Task requirements
Go through the data below and copy each line where the word "localparam" occurs.
**** Provided entries
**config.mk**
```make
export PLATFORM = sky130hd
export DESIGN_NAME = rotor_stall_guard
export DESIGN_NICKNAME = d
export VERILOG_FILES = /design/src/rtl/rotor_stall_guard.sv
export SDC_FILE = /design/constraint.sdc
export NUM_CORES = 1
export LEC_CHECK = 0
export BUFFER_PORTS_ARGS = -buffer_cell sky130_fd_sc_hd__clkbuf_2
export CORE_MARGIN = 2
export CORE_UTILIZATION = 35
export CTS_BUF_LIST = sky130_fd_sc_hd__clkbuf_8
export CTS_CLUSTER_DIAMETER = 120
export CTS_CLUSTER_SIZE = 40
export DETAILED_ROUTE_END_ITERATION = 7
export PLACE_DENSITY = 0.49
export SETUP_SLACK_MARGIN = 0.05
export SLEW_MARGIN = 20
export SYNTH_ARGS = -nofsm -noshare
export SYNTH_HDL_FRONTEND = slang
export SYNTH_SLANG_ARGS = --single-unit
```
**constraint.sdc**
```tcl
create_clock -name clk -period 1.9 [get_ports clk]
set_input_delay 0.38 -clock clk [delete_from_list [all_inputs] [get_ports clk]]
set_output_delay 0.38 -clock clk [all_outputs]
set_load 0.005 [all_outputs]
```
********
**** Provided entries
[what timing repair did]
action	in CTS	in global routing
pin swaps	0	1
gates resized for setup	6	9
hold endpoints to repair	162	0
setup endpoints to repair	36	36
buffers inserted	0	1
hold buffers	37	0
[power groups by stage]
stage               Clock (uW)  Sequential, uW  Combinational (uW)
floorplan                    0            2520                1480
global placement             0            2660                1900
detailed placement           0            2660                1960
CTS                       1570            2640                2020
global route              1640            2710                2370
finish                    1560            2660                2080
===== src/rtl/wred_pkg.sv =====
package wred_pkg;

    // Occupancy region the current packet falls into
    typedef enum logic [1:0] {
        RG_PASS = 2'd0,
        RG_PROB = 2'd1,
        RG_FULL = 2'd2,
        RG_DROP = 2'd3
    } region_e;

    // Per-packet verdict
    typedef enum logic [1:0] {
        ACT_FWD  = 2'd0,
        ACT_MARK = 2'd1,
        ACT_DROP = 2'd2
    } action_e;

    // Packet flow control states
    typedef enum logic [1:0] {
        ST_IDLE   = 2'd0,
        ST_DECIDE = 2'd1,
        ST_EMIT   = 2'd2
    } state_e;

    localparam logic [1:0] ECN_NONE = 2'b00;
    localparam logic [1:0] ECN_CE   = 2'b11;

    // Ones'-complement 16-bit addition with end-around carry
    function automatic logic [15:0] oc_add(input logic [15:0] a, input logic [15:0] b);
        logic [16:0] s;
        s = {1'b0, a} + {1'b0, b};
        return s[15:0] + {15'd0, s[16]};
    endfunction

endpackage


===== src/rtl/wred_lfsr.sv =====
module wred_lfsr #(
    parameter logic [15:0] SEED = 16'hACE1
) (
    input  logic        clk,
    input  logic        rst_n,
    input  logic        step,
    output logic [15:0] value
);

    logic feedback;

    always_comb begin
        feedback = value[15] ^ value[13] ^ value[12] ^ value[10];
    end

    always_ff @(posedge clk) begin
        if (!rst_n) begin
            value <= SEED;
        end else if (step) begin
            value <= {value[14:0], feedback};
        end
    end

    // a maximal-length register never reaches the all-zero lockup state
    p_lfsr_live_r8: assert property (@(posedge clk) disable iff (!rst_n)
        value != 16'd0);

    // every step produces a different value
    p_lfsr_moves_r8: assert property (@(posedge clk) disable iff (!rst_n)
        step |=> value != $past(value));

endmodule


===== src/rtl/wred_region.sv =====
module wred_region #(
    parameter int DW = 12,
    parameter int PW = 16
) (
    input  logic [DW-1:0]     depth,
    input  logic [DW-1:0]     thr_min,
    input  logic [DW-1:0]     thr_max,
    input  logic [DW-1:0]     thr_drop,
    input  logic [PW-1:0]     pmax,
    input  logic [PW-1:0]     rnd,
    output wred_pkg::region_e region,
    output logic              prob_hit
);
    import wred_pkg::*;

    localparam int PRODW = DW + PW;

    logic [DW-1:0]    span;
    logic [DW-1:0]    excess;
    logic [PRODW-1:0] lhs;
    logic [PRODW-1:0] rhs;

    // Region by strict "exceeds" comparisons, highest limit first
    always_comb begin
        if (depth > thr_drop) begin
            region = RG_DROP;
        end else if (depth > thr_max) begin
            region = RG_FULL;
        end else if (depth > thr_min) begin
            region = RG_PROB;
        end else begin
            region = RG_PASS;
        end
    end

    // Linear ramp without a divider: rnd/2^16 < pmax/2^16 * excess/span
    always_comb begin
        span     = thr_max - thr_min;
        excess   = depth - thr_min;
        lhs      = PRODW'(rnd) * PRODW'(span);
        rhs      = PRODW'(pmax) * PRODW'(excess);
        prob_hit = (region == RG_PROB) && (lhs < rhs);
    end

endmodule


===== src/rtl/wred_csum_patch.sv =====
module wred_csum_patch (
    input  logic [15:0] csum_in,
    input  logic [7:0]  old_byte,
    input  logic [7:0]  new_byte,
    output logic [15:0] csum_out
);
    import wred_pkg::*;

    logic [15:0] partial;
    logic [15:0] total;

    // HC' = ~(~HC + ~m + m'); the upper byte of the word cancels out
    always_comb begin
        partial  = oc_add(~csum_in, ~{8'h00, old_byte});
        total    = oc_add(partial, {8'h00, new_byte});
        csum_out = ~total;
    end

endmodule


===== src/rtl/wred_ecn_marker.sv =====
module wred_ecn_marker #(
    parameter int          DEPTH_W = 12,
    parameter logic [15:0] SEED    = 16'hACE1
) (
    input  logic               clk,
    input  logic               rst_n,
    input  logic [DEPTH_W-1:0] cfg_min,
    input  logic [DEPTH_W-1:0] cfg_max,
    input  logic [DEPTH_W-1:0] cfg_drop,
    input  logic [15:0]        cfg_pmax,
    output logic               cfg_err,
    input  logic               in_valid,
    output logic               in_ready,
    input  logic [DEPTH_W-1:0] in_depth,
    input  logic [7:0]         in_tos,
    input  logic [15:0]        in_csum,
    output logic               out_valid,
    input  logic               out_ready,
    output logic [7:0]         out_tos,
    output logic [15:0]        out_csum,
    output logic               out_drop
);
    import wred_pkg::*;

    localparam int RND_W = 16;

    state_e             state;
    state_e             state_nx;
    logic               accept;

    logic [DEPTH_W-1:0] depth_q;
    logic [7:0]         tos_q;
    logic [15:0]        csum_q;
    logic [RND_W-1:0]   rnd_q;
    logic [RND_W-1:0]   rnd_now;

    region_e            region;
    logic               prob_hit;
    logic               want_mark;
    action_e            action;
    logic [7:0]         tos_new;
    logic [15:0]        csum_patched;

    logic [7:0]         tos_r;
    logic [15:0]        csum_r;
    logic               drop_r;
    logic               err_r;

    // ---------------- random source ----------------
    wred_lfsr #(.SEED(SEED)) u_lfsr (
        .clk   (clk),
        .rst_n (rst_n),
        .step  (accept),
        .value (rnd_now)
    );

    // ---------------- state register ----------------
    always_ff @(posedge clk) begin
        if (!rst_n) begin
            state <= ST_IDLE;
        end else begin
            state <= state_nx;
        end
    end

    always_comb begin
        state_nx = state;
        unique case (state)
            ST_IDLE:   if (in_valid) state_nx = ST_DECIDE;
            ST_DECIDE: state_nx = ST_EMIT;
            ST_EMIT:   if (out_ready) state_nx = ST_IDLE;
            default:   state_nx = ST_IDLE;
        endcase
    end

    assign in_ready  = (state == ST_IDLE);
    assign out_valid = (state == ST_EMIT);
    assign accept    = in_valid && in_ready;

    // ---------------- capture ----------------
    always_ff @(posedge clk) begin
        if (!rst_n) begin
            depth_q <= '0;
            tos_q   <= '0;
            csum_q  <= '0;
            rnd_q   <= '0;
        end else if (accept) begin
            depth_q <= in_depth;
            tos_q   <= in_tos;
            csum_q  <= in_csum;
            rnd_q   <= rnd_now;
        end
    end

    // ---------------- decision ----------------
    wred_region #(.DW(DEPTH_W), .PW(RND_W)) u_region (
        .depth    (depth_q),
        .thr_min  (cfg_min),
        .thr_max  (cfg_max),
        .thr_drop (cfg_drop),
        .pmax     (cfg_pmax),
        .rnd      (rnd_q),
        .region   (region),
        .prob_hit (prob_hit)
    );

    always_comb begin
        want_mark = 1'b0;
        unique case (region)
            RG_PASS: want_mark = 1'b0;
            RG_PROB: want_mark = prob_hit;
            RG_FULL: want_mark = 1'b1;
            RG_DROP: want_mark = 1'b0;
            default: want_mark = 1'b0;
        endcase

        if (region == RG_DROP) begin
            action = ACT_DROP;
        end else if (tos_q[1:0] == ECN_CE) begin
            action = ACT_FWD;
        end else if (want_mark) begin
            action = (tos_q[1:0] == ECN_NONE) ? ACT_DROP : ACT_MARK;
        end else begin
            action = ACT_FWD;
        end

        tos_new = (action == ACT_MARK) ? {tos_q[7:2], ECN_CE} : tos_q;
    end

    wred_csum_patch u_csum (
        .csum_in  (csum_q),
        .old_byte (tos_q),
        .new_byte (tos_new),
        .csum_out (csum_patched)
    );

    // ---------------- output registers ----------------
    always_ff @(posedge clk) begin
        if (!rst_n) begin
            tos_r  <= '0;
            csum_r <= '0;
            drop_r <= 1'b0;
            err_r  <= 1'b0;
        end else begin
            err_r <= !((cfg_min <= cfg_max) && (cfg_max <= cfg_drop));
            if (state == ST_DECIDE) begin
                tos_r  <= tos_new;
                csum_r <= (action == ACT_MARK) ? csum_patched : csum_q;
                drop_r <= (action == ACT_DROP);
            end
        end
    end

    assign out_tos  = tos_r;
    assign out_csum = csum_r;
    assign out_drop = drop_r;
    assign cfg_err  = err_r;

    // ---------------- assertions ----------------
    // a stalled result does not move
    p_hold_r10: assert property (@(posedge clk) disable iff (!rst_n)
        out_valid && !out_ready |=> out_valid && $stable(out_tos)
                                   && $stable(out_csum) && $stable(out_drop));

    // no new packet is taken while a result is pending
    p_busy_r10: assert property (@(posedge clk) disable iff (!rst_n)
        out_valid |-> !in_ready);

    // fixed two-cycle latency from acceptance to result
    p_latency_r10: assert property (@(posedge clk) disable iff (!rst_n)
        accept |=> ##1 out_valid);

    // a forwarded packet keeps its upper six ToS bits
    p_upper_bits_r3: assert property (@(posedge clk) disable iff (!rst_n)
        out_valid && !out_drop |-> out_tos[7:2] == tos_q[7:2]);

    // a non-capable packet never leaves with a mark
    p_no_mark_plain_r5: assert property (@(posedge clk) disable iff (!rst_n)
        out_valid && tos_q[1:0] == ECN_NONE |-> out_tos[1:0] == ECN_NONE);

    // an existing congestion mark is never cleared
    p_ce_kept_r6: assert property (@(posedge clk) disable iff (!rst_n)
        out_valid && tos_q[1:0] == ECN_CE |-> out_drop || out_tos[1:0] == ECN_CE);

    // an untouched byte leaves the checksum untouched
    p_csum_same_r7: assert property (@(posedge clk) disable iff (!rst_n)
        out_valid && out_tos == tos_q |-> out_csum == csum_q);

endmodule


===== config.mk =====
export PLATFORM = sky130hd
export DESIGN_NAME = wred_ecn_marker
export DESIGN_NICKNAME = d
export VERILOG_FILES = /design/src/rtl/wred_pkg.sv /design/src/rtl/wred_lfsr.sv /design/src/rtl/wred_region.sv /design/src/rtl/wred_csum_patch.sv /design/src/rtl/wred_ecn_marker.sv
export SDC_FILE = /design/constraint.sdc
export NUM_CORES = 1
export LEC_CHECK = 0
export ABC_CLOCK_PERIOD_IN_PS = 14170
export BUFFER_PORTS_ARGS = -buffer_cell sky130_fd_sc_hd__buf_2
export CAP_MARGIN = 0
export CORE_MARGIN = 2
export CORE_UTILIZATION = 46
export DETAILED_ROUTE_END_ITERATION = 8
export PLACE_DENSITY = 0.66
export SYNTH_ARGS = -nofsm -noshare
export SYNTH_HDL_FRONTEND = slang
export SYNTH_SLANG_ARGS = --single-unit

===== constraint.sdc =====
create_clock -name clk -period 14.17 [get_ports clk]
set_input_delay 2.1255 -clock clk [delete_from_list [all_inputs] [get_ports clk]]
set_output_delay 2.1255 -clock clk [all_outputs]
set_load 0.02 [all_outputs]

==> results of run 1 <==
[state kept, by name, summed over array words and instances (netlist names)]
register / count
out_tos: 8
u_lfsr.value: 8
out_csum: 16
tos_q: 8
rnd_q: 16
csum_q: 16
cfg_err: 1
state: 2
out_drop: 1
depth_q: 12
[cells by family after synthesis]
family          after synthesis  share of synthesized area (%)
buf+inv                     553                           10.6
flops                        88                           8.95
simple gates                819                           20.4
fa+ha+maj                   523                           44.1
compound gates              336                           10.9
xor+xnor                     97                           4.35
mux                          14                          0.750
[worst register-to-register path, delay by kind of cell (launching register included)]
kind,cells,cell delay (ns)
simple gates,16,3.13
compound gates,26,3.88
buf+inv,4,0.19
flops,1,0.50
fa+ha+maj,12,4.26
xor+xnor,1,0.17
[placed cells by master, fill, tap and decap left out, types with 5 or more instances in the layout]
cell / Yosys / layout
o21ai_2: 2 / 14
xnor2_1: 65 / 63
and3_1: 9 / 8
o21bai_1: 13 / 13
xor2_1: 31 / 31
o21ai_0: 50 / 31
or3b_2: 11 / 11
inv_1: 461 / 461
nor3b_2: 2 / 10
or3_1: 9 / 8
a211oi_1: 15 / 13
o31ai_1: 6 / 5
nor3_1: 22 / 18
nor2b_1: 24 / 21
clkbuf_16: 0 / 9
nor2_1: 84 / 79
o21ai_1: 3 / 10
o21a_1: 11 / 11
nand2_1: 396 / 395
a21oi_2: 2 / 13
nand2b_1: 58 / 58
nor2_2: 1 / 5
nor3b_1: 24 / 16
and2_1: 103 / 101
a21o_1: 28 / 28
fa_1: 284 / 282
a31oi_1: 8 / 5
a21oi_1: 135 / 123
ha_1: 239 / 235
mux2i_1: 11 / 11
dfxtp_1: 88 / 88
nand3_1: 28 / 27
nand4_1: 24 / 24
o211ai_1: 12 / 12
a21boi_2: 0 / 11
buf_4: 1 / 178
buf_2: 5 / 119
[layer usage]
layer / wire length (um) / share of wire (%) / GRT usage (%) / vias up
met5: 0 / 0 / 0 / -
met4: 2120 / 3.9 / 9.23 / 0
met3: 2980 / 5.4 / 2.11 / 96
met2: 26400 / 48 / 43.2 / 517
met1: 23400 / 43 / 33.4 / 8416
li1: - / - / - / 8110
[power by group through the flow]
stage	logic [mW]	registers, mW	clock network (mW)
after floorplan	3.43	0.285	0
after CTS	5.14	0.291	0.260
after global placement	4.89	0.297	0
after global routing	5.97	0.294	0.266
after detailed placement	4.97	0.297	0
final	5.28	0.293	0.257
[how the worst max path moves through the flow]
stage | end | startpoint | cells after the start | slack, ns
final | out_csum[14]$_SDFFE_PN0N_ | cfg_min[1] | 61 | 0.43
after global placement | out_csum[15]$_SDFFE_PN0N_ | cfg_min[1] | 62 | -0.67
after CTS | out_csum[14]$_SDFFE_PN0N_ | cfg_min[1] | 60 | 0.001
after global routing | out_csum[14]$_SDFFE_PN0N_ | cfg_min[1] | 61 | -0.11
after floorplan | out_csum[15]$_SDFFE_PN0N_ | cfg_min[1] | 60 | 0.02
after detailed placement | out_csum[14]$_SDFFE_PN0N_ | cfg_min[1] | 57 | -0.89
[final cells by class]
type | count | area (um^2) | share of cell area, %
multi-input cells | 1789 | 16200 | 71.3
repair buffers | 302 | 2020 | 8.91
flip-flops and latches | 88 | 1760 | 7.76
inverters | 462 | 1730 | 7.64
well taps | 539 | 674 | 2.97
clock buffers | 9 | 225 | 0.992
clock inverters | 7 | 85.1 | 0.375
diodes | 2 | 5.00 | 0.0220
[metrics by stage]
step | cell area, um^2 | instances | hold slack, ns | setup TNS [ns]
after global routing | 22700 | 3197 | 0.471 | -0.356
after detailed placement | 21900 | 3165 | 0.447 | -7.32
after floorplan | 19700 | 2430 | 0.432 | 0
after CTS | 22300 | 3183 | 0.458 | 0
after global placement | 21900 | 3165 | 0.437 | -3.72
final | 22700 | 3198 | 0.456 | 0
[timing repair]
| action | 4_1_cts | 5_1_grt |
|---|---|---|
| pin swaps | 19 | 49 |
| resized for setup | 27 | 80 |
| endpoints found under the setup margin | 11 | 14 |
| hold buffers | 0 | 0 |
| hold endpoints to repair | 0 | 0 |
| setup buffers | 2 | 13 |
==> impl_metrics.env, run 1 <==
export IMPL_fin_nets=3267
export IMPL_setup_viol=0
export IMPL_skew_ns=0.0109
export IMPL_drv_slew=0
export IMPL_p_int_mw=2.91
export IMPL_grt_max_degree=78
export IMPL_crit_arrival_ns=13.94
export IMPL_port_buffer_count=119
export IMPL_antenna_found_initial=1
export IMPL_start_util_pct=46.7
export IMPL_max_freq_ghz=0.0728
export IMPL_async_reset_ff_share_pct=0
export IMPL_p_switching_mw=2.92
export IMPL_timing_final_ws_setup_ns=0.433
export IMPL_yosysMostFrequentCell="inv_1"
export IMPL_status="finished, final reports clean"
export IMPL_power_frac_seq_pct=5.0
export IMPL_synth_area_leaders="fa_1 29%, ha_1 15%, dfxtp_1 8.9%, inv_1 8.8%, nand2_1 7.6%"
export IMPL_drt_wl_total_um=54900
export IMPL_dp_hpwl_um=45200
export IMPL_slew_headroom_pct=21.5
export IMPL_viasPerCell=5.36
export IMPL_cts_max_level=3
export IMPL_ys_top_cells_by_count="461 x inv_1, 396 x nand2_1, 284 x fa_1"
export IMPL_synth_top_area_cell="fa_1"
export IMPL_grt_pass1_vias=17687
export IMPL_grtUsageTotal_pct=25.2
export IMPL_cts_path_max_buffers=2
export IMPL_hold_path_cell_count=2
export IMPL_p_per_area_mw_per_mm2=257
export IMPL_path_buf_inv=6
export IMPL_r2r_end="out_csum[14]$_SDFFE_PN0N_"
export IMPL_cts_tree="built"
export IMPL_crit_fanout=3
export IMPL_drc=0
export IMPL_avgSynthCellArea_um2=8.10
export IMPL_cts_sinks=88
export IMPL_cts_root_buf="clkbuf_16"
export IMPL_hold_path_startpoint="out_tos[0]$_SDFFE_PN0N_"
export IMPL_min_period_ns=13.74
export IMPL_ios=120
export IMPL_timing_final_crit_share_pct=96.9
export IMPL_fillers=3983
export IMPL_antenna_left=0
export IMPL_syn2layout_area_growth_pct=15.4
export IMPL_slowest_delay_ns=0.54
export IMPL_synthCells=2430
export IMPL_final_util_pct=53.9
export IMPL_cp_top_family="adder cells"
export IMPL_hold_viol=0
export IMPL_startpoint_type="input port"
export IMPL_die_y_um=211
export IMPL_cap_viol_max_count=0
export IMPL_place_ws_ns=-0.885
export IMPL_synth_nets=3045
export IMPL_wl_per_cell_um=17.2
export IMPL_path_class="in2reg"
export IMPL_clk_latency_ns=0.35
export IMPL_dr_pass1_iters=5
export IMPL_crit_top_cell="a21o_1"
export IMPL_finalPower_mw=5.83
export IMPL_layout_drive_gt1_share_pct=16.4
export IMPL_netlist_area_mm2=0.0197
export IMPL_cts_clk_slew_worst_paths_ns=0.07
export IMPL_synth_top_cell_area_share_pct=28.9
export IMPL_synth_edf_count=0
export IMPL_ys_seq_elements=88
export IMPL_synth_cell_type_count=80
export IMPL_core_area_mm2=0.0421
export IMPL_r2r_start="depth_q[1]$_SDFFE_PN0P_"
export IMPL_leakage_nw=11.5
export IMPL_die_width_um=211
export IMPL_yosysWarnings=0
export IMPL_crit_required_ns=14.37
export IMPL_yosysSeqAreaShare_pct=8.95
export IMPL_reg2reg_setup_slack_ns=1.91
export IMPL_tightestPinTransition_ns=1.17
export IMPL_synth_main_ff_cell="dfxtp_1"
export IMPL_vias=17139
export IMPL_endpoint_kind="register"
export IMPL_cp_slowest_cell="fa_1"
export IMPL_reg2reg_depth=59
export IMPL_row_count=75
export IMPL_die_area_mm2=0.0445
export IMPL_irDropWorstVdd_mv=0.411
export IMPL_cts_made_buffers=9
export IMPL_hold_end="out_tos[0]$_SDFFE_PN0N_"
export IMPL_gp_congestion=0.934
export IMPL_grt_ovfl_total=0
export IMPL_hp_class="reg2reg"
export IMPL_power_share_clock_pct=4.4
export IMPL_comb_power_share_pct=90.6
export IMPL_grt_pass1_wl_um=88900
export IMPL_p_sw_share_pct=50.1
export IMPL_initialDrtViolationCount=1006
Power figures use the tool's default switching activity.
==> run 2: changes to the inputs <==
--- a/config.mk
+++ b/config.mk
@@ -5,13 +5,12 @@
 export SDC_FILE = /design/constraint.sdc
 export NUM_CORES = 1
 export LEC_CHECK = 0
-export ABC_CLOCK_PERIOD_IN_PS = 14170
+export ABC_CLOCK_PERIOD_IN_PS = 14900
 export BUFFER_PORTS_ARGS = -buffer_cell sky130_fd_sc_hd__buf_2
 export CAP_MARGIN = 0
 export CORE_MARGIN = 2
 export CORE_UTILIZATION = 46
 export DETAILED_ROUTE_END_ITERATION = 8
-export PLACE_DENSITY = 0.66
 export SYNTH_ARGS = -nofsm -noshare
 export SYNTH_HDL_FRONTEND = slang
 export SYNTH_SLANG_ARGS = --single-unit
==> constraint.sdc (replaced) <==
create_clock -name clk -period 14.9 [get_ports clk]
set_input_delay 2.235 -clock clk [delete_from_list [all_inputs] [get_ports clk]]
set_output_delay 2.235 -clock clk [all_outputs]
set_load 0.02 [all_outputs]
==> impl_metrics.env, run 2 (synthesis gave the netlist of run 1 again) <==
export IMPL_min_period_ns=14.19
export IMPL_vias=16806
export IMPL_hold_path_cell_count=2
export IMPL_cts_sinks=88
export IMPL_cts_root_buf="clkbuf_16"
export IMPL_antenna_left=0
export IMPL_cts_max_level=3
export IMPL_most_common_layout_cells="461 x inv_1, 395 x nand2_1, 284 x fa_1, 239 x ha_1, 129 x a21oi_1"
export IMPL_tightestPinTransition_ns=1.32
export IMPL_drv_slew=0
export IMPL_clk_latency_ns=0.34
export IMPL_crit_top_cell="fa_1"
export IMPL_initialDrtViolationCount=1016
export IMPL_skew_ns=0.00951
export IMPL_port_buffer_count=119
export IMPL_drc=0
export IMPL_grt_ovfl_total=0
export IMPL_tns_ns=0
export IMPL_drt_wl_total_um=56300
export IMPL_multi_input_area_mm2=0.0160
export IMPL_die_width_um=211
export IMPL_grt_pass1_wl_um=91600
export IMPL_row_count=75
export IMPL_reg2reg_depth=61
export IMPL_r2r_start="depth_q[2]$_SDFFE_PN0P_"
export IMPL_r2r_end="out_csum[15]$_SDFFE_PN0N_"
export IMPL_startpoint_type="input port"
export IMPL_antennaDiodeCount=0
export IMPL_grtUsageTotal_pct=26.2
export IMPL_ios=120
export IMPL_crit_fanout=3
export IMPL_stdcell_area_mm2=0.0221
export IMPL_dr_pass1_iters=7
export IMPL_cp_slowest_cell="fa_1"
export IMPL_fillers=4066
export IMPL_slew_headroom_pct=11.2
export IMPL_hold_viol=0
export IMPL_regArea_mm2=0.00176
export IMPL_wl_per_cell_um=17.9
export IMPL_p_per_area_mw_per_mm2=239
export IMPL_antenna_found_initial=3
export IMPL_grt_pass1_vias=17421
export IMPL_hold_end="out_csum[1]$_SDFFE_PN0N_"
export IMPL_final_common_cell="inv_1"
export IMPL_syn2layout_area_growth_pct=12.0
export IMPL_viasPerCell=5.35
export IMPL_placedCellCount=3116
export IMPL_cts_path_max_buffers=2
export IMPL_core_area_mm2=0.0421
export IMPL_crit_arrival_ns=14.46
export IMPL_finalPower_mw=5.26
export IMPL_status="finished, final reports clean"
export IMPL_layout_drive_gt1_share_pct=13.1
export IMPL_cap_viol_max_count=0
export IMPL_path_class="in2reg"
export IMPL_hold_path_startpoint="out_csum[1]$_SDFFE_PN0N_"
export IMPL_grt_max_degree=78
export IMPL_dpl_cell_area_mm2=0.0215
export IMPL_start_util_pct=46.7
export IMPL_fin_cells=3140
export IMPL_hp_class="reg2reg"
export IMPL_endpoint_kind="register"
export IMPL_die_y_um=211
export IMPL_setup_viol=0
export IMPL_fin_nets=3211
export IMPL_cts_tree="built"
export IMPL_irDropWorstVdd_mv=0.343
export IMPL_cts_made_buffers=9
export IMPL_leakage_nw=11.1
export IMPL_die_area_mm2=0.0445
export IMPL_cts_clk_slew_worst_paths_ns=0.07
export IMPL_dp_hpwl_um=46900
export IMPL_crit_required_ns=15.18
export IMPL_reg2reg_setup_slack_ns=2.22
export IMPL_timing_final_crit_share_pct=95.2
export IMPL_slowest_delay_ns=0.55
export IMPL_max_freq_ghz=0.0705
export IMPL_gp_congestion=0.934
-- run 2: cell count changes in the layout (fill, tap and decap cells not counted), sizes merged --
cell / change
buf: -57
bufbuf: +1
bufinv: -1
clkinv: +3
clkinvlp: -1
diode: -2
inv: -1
********
Answer to the exercise
    localparam logic [1:0] ECN_NONE = 2'b00;
    localparam logic [1:0] ECN_CE   = 2'b11;
    localparam int PRODW = DW + PW;
    localparam int RND_W = 16;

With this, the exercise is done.